Les soutiens internationaux, scientifiques et partenaires
Il se trouve que l’ancienne Directrice de l’UICN était ma voisine de village. Nous avons monté un programme destiné à la protection du pygargue à queue blanche, un oiseau endémique, qui a bien fonctionné avec notamment le vol au dessus de la tour Eiffel. Cela leur a permis d’avoir une bonne visibilité et nous avons pu avoir accès à leurs données scientifiques. Nos contacts avec la communauté scientifique sont excellents. Nous testons des systèmes de suivis de balises sur nos aigles pour qu’ils puissent ensuite être implantés sur des oiseaux sauvages. Des appareils de contrôles de pollution ont été expérimentés. Nous essayons de comprendre les schémas de migration des faucons. Je peux leur amener des éléments sur les couloirs de vols qui leur permettent de compléter leur étude. En mettant des caméras dans les nids, nous voyons des parents qui déplacent les bébés pour les mettre à l’ombre comme le fait un félin. Nous n’en sommes qu’aux balbutiements de la compréhension. Il faut rester très humbles face à la toute puissance nature qui ne fonctionne pas avec des règles mathématiques et accepter que nous ne comprenions pas tout.

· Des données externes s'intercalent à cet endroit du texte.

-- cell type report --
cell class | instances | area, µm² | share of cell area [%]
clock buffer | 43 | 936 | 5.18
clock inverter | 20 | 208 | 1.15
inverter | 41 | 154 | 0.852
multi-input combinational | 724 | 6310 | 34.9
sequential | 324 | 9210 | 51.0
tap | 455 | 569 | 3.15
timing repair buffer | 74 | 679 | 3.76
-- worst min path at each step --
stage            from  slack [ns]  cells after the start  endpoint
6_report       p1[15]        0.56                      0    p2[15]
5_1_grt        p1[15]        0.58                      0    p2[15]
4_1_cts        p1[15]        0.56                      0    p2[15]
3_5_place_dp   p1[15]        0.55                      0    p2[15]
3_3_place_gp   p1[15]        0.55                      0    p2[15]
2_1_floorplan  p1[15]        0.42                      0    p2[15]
Source: an optimization exercise on an open RTL-to-GDS flow (aim: a short achievable clock period and few clock cycles). Production flows keep margins and buffers that such runs may drop.
Function was checked by simulation only, so behaviour that the tests miss may differ from the original.
Power is estimated from default activity; no workload was simulated.

==> wip/garnet: inputs <==
// Risc_16_bit
module Risc_16_bit(
 input clk,
 input rst,
 output [15:0] imem_addr,
 input  [15:0] imem_data,
 output        dmem_we,
 output [2:0]  dmem_addr,
 output [15:0] dmem_wdata
);
Settings: LEC_CHECK=0, ABC_CLOCK_PERIOD_IN_PS=2000, CAP_MARGIN=20, CORE_MARGIN=2, CORE_UTILIZATION=40, SETUP_SLACK_MARGIN=4.0, SLEW_MARGIN=20; clock period 6.4 ns.
standard.sh (not shown) runs the stock make flow with config.mk's settings and CLKGATE_MAP_FILE= SYNTH_SCRIPT=/design/flow/synth_recipe.tcl, a recipe that flattens the netlist after the stock synthesis.
==> flow/flow/run.sh <==
#!/bin/bash
# The standard layout, with one synthesis change: no full/half adder cells
# (ADDER_MAP_FILE empty), so that ABC maps the adders as plain logic.
set -euo pipefail
bash standard.sh ADDER_MAP_FILE= finish > standard.log 2>&1
==> wip/tundra (differences from wip/garnet) <==
==> flow/design.v (replaced) <==
`timescale 1ns / 1ps
module Risc_16_bit(
 input clk,
 input rst,
 output [15:0] imem_addr,
 input  [15:0] imem_data,
 output        dmem_we,
 output [2:0]  dmem_addr,
 output [15:0] dmem_wdata
);
 integer i;
 reg [7:0]  pc;
 reg [15:0] rf  [0:7];
 reg [15:0] mem [0:7];
 reg [15:0] e_a, e_b;          
 reg [15:0] e_as;              
 reg [15:0] e_bs;              
 reg [15:0] e_nb;              
 reg        e_ci;              
 reg [2:0]  e_al;              
 reg [15:0] e_bw;              
 reg [15:0] e_m [0:7];         
 reg [2:0]  e_dst;             
 reg        e_we;              
 reg        e_add, e_sub, e_not, e_sll, e_srl, e_and, e_or, e_slt, e_lw;
 reg        e_sw, e_beq, e_bne, e_pred;
 reg [2:0]  e_imm;             
 reg [7:0]  e_alt;             
 reg [15:0] w_res;
 reg [2:0]  w_dst;
 reg        w_we;
 assign imem_addr = {7'd0, pc, 1'b0};
 wire [15:0] ins = imem_data;
 wire [3:0]  op  = ins[15:12];
 wire [2:0]  rs  = ins[11:9];
 wire [2:0]  rt  = ins[8:6];
 wire f_j   = (op == 4'b1101);
 wire f_beq = (op == 4'b1011);
 wire f_bne = (op == 4'b1100);
 wire f_lw  = (op == 4'b0000);
 wire f_sw  = (op == 4'b0001);
 wire f_rtype = !(f_j | f_beq | f_bne | f_lw | f_sw);
 wire f_pred = f_bne | (f_beq & ins[5]);
 wire f_sll = (op == 4'b0101);
 wire f_srl = (op == 4'b0110);
 wire f_sub = (op == 4'b0011);
 wire f_slt = (op == 4'b1001);
 wire [7:0] pc1   = pc + 8'd1;
 wire [5:0] t_lo;
 wire       t_c;
 ks_add #(6) tadd (.x(pc1[5:0]), .y(ins[5:0]), .ci(1'b0), .s(t_lo), .co(t_c));
 wire [1:0] h0 = pc1[7:6];
 wire [1:0] hp = pc1[7:6] + 2'd1;
 wire [1:0] hm = pc1[7:6] - 2'd1;
 wire [1:0] t_hi = ins[5] ? (t_c ? h0 : hm) : (t_c ? hp : h0);
 wire [7:0] f_tgt = {t_hi, t_lo};
 wire eq = (e_a == e_b);
 wire e_taken = (e_beq & eq) | (e_bne & ~eq);
 wire e_mis = (e_beq | e_bne) & (e_taken != e_pred);
 wire s_j   = ~e_mis & f_j;
 wire s_tgt = ~e_mis & ~f_j & f_pred;
 wire s_seq = ~e_mis & ~f_j & ~f_pred;
 wire [7:0] pc_next = ({8{e_mis}} & e_alt) | ({8{s_j}} & ins[7:0]) |
                      ({8{s_tgt}} & f_tgt) | ({8{s_seq}} & pc1);
 wire [15:0] res;
 wire fe_a = e_we & (e_dst == rs);
 wire fe_b = e_we & (e_dst == rt);
 wire fw_a = w_we & (w_dst == rs);
 wire fw_b = w_we & (w_dst == rt);
 wire [15:0] f_a = fe_a ? res : fw_a ? w_res : rf[rs];
 wire [15:0] f_b = fe_b ? res : fw_b ? w_res : rf[rt];
 wire [2:0]  ma = e_al + e_imm;
 reg  [15:0] mem_nx [0:7];
 always @(*)
  for (i = 0; i < 8; i = i + 1)
   mem_nx[i] = (e_sw && ma == i) ? e_bw : mem[i];
 reg  [15:0] m_rot [0:7];
 integer v, u;
 always @(*)
  for (v = 0; v < 8; v = v + 1) begin
   m_rot[v] = 16'd0;
   for (u = 0; u < 8; u = u + 1)
    m_rot[v] = m_rot[v] | ({16{ins[2:0] == u}} & mem_nx[(v + u) % 8]);
  end
 always @(posedge clk) begin
  if (rst) begin
   pc <= 8'd0;
   e_we <= 1'b0;
   {e_add, e_sub, e_not, e_sll, e_srl, e_and, e_or, e_slt, e_lw} <= 9'd0;
   {e_sw, e_beq, e_bne} <= 3'd0;
   w_we <= 1'b0;
  end else begin
   pc <= pc_next;
   w_we <= e_we;
   if (e_mis) begin
    e_we <= 1'b0;
    {e_add, e_sub, e_not, e_sll, e_srl, e_and, e_or, e_slt, e_lw} <= 9'd0;
    {e_sw, e_beq, e_bne} <= 3'd0;
   end else begin
    e_we  <= f_lw | f_rtype;
    e_add <= (op == 4'b0010) | (op == 4'b1010) | (op == 4'b1110) | (op == 4'b1111);
    e_sub <= f_sub;
    e_not <= (op == 4'b0100);
    e_sll <= f_sll;
    e_srl <= f_srl;
    e_and <= (op == 4'b0111);
    e_or  <= (op == 4'b1000);
    e_slt <= f_slt;
    e_lw  <= f_lw;
    e_sw  <= f_sw;
    e_beq <= f_beq;
    e_bne <= f_bne;
   end
  end
 end
 always @(posedge clk) begin
  e_a <= f_a;
  e_b <= f_b;
  e_as <= (f_sll | f_srl) ? f_a : 16'd0;
  e_bs <= (f_sll | f_srl) ? f_b : 16'd0;
  e_nb <= (f_sub | f_slt) ? ~f_b : 16'd0;
  e_ci <= f_sub | f_slt;
  e_al <= (f_lw | f_sw) ? f_a[2:0] : 3'd0;
  e_bw <= f_sw ? f_b : 16'd0;
  for (i = 0; i < 8; i = i + 1)
   e_m[i] <= m_rot[i];
  e_imm <= ins[2:0];
  e_alt <= f_pred ? pc1 : f_tgt;
  e_pred <= f_pred;
  e_dst <= f_lw ? rt : ins[5:3];
  w_res <= res;
  w_dst <= e_dst;
 end
 wire [15:0] a = e_a;
 wire [15:0] b = e_b;
 wire [15:0] sum, dif;
 wire        sco, dco;
 ks_add #(16) add_u (.x(a), .y(b),  .ci(1'b0), .s(sum), .co(sco));
 ks_add #(16) sub_u (.x(a), .y(e_nb), .ci(e_ci), .s(dif), .co(dco));
 wire        lt   = ~dco;             
 wire        big  = |e_bs[15:4];
 wire [15:0] sh1  = {16{~big}} & (16'd1 << e_bs[3:0]);
 reg  [15:0] shl, shr;
 integer k, j;
 always @(*) begin
  for (j = 0; j < 16; j = j + 1) begin
   shl[j] = 1'b0;
   shr[j] = 1'b0;
   for (k = 0; k < 16; k = k + 1) begin
    if (k <= j)     shl[j] = shl[j] | (sh1[k] & e_as[j-k]);
    if (j + k < 16) shr[j] = shr[j] | (sh1[k] & e_as[j+k]);
   end
  end
 end
 wire [15:0] ld = e_m[e_al];
 assign res =
   ({16{e_add}} & sum) |
   ({16{e_sub}} & dif) |
   ({16{e_not}} & ~a) |
   ({16{e_sll}} & shl) |
   ({16{e_srl}} & shr) |
   ({16{e_and}} & (a & b)) |
   ({16{e_or}}  & (a | b)) |
   ({16{e_slt}} & {15'd0, lt}) |
   ({16{e_lw}}  & ld);
 assign dmem_we    = e_sw;
 assign dmem_addr  = ma;
 assign dmem_wdata = e_bw;
 always @(posedge clk) begin
  if (rst) begin
   for (i = 0; i < 8; i = i + 1) begin
    rf[i]  <= 16'd0;
    mem[i] <= 16'd0;
   end
  end else begin
   if (w_we) rf[w_dst] <= w_res;
   for (i = 0; i < 8; i = i + 1)
    mem[i] <= mem_nx[i];
  end
 end
endmodule
`timescale 1ns / 1ps
module ks_add #(parameter W = 16) (
 input  [W-1:0] x,
 input  [W-1:0] y,
 input          ci,
 output [W-1:0] s,
 output         co
);
 localparam N = W + 1;
 localparam L = (N <= 2) ? 1 : (N <= 4) ? 2 : (N <= 8) ? 3 : (N <= 16) ? 4 : (N <= 32) ? 5 : 6;
 wire [N-1:0] g [0:L];
 wire [N-1:0] p [0:L];
 assign g[0] = {x & y, ci};
 assign p[0] = {x ^ y, 1'b0};
 genvar l, i;
 generate
  for (l = 0; l < L; l = l + 1) begin : lv
   for (i = 0; i < N; i = i + 1) begin : bt
    if (i >= (1 << l)) begin : m
     assign g[l+1][i] = g[l][i] | (p[l][i] & g[l][i-(1<<l)]);
     assign p[l+1][i] = p[l][i] & p[l][i-(1<<l)];
    end else begin : c
     assign g[l+1][i] = g[l][i];
     assign p[l+1][i] = p[l][i];
    end
   end
  end
 endgenerate
 assign s  = p[0][N-1:1] ^ g[L][N-2:0];
 assign co = g[L][N-1];
endmodule
==> flow/run.sh (new file) <==
#!/bin/bash
# synth_recipe.tcl (not shown) runs the flow's synth.tcl, then flattens the netlist and writes it again
# the make line also repeats each setting of config.mk as NAME=value (left out here)
make -C /OpenROAD-flow-scripts/flow DESIGN_CONFIG=/design/flow/config.mk WORK_HOME=/design/flow/orfs CLKGATE_MAP_FILE= SYNTH_SCRIPT=/design/flow/synth_recipe.tcl finish
removed: flow/flow/run.sh
removed: flow/standard.sh
==> impl_metrics.toml <==
[floorplanning]
die_w_um = 280

[worst_setup_path]
rrSetupSlack_ns = 3.29

[finish]
drive_above_1_share_pct = 34.9

[pwr]
seqPwrFrac_pct = 42.7

[run_status]
status = "timing/DRC/antenna clean"

[logic_synthesis]
netlist_instances = 3433

[routing]
routed.top_layer = "met5"

[sta]
period_share_pct = 49.9
The numbers above come from wip/tundra.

Notre partenaire, la maison Chopard, nous accompagne. C’est une maison suisse et le Pygargue est le symbole de Genève. Le patron de cette entreprise est un vrai passionné qui souhaite vraiment agir pour l’environnement. Nous avons monté une fondation.
Quelle serait votre plus belle récompense ?
Pendant des siècles, on a fait passer les oiseaux de la nature à la captivité. Je souhaite réaliser l’inverse. C’est l’enjeu des 20 prochaines années pour sauver les espèces qui autrement et irrémédiablement disparaîtront.
Mais je n’aurais jamais imaginé que je puisse déjà avoir tant reçu grâce à cette passion.